▶ **Exercise objective**
Give the data again exactly, stopping after the "m = MASK_B;" line.

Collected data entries
■ ■ ■ ■ ■

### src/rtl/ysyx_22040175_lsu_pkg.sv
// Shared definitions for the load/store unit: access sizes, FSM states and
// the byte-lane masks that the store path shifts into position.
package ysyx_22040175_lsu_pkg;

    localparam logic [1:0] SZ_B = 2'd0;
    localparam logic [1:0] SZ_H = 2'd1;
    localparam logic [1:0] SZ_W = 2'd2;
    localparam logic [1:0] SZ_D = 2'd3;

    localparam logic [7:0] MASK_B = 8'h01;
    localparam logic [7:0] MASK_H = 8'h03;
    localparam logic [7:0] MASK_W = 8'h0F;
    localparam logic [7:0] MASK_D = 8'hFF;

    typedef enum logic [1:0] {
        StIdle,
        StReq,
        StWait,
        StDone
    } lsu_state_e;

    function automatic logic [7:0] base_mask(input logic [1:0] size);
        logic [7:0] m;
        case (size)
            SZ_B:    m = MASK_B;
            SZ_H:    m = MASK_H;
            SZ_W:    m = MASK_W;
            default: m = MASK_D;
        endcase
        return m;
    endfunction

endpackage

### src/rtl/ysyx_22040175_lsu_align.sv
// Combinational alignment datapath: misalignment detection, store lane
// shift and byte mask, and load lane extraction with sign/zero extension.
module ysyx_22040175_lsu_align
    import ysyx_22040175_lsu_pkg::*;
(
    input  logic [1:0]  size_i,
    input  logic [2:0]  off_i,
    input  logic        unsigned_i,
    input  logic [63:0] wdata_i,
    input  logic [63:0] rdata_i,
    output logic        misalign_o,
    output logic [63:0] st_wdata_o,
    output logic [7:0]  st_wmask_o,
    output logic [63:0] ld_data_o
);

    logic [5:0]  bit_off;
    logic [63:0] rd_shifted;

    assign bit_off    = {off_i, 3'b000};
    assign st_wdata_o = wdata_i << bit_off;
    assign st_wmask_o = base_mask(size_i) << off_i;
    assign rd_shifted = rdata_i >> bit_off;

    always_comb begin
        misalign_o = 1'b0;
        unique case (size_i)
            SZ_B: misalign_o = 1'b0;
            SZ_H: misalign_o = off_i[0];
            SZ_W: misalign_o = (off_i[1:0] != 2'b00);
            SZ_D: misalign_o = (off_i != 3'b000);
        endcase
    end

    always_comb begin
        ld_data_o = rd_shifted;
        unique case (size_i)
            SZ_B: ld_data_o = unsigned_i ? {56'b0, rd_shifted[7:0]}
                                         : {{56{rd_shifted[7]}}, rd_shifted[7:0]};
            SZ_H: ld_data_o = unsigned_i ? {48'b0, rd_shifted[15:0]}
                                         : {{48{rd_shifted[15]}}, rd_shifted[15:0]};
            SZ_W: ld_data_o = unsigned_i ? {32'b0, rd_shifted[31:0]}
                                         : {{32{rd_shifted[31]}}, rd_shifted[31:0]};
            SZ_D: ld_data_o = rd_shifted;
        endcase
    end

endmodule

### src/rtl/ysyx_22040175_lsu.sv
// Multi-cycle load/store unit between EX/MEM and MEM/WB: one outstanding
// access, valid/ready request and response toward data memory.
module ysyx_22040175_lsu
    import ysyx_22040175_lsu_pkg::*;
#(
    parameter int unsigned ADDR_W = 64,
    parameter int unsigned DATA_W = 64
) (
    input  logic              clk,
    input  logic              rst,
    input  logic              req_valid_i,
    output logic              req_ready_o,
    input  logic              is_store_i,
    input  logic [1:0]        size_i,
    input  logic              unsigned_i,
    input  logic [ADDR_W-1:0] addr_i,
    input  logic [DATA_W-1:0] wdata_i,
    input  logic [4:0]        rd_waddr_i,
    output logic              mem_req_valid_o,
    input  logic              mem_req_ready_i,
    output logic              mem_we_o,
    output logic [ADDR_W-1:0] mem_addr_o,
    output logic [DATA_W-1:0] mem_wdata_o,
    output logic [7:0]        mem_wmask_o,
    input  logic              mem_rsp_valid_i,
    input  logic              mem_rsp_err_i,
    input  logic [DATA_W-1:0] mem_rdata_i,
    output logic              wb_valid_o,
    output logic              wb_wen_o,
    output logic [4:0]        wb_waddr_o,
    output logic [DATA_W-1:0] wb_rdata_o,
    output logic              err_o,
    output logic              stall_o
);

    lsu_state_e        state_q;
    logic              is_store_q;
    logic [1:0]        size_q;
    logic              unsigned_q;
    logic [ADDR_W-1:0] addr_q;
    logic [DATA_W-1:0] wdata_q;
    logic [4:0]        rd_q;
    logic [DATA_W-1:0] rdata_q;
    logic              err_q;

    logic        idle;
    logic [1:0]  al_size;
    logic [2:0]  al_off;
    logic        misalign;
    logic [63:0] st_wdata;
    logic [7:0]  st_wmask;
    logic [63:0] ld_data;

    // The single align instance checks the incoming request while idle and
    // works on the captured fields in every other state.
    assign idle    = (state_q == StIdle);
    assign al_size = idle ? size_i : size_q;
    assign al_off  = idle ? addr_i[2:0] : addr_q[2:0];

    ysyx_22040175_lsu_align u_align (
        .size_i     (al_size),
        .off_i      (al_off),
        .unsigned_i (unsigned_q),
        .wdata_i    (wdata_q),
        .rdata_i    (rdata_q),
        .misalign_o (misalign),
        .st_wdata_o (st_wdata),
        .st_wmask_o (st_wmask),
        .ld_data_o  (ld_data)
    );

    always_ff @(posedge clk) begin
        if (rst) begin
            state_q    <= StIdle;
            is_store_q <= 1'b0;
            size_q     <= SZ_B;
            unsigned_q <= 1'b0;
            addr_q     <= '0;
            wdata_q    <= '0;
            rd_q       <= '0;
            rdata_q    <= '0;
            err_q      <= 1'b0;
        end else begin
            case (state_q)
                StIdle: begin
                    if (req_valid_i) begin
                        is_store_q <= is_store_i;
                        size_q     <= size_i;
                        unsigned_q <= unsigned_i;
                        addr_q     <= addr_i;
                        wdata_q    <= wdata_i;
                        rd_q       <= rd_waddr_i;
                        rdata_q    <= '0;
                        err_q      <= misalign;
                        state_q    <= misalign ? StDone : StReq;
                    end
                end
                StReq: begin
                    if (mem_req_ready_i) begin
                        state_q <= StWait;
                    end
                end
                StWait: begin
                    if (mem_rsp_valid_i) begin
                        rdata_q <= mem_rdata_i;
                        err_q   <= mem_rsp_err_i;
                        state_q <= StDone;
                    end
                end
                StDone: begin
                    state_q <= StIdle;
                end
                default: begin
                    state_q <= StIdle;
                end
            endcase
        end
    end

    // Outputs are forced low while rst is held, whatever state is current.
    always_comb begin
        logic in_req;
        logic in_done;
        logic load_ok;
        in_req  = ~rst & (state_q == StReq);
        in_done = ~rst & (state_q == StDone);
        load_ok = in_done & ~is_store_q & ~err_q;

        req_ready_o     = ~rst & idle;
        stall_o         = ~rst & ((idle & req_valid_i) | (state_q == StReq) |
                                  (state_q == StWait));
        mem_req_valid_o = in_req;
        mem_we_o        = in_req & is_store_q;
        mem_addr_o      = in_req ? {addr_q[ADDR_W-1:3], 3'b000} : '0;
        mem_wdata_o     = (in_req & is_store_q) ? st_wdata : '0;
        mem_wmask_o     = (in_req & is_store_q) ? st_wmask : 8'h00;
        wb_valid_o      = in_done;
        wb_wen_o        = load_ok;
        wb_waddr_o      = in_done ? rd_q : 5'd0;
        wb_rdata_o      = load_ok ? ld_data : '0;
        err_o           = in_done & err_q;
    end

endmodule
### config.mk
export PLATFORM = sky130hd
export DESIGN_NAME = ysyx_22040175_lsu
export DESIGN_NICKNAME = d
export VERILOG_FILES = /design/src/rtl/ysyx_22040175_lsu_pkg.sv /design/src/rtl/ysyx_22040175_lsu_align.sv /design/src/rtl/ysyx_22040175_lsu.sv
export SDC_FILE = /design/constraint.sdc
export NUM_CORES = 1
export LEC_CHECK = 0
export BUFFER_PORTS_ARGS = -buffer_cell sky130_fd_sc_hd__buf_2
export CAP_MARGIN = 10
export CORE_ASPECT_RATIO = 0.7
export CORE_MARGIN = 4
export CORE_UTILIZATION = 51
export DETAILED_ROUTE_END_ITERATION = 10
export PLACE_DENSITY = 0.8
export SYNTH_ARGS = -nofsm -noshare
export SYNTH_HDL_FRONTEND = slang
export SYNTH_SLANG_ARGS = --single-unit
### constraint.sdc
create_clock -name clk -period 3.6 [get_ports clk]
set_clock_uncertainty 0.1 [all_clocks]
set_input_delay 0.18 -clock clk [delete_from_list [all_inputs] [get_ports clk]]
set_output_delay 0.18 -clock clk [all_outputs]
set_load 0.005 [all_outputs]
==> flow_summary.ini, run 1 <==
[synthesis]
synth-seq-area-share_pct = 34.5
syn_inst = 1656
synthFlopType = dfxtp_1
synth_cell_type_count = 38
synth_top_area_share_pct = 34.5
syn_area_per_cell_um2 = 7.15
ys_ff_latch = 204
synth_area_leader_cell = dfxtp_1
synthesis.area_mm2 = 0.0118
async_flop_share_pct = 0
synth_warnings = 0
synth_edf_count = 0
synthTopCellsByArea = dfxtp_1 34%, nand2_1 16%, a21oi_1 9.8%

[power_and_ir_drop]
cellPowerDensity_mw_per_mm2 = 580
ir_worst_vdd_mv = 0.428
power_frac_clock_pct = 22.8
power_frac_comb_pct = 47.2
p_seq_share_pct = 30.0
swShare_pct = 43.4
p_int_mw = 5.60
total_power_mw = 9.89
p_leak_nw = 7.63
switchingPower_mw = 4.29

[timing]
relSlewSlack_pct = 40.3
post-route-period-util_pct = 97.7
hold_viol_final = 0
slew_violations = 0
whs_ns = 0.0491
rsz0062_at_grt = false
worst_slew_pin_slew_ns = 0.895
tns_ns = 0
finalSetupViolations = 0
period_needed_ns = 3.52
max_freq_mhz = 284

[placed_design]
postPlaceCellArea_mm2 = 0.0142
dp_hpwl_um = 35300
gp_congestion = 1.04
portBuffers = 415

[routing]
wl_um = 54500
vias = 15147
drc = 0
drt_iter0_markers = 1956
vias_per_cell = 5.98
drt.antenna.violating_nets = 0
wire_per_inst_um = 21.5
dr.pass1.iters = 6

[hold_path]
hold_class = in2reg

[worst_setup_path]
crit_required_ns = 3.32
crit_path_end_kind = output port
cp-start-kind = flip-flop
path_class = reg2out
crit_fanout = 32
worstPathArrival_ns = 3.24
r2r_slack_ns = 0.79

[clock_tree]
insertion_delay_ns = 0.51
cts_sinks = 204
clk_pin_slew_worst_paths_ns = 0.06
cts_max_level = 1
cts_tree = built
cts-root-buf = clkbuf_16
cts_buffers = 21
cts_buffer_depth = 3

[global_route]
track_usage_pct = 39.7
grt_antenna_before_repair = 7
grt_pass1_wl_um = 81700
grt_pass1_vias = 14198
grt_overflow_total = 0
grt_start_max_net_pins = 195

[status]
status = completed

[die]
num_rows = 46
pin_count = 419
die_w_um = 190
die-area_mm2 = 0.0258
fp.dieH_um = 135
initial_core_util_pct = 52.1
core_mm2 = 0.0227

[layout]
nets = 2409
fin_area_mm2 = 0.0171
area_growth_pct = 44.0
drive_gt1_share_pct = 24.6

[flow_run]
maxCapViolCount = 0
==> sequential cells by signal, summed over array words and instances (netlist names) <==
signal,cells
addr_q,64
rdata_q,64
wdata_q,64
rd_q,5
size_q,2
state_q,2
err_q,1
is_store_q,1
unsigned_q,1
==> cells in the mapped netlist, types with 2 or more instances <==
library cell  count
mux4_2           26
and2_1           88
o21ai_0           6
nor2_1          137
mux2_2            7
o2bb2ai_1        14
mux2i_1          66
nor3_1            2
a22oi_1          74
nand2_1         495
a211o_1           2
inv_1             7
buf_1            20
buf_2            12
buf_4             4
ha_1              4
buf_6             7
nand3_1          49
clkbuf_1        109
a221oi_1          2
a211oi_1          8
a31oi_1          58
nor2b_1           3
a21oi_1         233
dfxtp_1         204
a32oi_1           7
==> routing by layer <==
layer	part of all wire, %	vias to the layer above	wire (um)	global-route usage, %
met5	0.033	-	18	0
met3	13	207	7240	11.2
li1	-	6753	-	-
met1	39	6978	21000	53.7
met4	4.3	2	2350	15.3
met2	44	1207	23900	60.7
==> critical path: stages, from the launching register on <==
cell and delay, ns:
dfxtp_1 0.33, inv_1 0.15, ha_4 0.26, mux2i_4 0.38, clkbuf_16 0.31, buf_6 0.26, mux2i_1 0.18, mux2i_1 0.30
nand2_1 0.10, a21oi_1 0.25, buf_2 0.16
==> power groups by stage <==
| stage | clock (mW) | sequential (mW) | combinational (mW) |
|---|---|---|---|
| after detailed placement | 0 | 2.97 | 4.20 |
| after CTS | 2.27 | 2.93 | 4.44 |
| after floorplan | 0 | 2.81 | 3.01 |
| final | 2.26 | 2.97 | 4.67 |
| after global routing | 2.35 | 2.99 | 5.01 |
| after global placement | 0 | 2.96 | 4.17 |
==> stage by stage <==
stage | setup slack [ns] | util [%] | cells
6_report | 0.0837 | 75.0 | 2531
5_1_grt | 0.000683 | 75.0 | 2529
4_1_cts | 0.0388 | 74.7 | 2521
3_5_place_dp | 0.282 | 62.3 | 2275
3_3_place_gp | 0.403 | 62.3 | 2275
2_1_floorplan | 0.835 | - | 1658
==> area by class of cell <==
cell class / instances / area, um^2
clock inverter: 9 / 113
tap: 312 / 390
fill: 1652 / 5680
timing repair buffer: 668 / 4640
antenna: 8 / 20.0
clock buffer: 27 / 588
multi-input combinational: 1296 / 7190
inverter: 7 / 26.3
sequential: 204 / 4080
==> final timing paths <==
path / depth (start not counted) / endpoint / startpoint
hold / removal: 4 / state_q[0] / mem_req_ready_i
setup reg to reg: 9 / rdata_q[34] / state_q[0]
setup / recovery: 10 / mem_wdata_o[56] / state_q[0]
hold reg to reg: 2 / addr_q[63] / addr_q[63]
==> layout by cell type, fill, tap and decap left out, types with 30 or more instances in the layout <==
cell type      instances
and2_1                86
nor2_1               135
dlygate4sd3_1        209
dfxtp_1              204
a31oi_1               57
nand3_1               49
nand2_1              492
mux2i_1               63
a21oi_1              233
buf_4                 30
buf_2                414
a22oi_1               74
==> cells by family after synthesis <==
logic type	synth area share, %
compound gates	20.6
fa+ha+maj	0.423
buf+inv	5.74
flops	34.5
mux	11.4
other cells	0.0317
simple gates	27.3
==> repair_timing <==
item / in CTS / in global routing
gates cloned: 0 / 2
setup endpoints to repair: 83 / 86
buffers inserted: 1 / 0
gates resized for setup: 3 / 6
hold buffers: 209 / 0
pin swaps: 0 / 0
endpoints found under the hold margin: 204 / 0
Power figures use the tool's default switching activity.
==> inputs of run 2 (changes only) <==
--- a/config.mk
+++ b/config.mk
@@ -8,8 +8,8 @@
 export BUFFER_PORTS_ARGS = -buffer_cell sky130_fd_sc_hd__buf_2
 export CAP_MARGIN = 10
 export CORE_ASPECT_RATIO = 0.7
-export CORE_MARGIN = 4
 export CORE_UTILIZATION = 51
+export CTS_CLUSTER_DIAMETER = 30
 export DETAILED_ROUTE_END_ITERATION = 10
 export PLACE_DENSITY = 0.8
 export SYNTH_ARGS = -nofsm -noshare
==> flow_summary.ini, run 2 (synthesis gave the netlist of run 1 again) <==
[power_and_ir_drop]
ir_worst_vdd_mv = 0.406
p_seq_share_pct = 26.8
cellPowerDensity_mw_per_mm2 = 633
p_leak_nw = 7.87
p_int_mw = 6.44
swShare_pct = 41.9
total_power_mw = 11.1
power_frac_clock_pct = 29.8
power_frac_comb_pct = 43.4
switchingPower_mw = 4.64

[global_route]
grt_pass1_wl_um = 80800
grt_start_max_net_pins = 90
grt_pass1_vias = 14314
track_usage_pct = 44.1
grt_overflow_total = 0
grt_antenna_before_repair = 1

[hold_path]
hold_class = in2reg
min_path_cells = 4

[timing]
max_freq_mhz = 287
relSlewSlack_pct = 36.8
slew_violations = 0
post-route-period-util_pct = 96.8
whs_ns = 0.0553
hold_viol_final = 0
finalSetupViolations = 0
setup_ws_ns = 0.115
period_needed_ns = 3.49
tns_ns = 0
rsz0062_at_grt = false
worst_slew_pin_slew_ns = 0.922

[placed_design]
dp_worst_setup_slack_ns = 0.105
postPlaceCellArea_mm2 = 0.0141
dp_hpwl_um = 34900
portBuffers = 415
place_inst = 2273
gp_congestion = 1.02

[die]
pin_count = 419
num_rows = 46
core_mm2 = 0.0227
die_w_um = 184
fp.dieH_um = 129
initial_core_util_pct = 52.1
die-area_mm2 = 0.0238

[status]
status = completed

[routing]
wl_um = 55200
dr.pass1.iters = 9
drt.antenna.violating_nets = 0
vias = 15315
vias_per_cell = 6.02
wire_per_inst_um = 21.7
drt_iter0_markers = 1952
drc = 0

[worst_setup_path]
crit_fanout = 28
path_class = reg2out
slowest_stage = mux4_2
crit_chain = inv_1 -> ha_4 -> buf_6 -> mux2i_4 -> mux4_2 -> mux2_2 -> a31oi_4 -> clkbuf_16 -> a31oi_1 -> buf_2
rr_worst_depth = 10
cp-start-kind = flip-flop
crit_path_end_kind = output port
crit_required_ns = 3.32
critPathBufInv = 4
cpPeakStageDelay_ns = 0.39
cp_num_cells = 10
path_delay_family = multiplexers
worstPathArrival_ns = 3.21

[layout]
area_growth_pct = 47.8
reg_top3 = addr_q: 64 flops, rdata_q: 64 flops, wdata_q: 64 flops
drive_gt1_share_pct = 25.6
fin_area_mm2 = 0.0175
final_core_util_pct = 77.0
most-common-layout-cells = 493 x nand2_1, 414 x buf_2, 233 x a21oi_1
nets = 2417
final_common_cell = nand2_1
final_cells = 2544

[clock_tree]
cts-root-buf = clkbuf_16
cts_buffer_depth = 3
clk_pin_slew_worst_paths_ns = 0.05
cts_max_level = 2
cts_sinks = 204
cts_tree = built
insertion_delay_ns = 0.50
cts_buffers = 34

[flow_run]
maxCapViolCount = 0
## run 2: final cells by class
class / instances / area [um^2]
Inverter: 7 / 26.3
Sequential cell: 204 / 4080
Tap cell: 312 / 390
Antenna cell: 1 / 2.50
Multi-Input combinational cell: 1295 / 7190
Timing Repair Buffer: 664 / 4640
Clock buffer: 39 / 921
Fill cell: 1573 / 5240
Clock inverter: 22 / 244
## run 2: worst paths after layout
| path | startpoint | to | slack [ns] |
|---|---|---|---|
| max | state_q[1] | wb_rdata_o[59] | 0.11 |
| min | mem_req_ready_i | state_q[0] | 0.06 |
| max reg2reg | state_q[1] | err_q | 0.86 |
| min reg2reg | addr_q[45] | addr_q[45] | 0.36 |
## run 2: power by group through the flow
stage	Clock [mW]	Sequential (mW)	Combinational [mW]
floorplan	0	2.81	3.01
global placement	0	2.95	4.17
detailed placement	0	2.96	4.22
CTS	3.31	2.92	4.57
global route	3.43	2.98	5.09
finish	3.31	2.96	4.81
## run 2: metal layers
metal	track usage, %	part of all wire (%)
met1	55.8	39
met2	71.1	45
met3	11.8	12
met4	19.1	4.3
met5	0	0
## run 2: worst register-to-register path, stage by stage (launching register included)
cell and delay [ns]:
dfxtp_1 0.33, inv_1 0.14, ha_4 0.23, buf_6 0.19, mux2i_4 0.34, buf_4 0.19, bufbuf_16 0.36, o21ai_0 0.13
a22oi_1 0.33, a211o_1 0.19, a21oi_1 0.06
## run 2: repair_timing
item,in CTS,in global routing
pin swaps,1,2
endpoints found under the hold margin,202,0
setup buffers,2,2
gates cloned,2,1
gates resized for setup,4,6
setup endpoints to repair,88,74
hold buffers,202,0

■ ■ ■ ■ ■

▶ **Expected output**
### src/rtl/ysyx_22040175_lsu_pkg.sv
// Shared definitions for the load/store unit: access sizes, FSM states and
// the byte-lane masks that the store path shifts into position.
package ysyx_22040175_lsu_pkg;

    localparam logic [1:0] SZ_B = 2'd0;
    localparam logic [1:0] SZ_H = 2'd1;
    localparam logic [1:0] SZ_W = 2'd2;
    localparam logic [1:0] SZ_D = 2'd3;

    localparam logic [7:0] MASK_B = 8'h01;
    localparam logic [7:0] MASK_H = 8'h03;
    localparam logic [7:0] MASK_W = 8'h0F;
    localparam logic [7:0] MASK_D = 8'hFF;

    typedef enum logic [1:0] {
        StIdle,
        StReq,
        StWait,
        StDone
    } lsu_state_e;

    function automatic logic [7:0] base_mask(input logic [1:0] size);
        logic [7:0] m;
        case (size)
            SZ_B:    m = MASK_B;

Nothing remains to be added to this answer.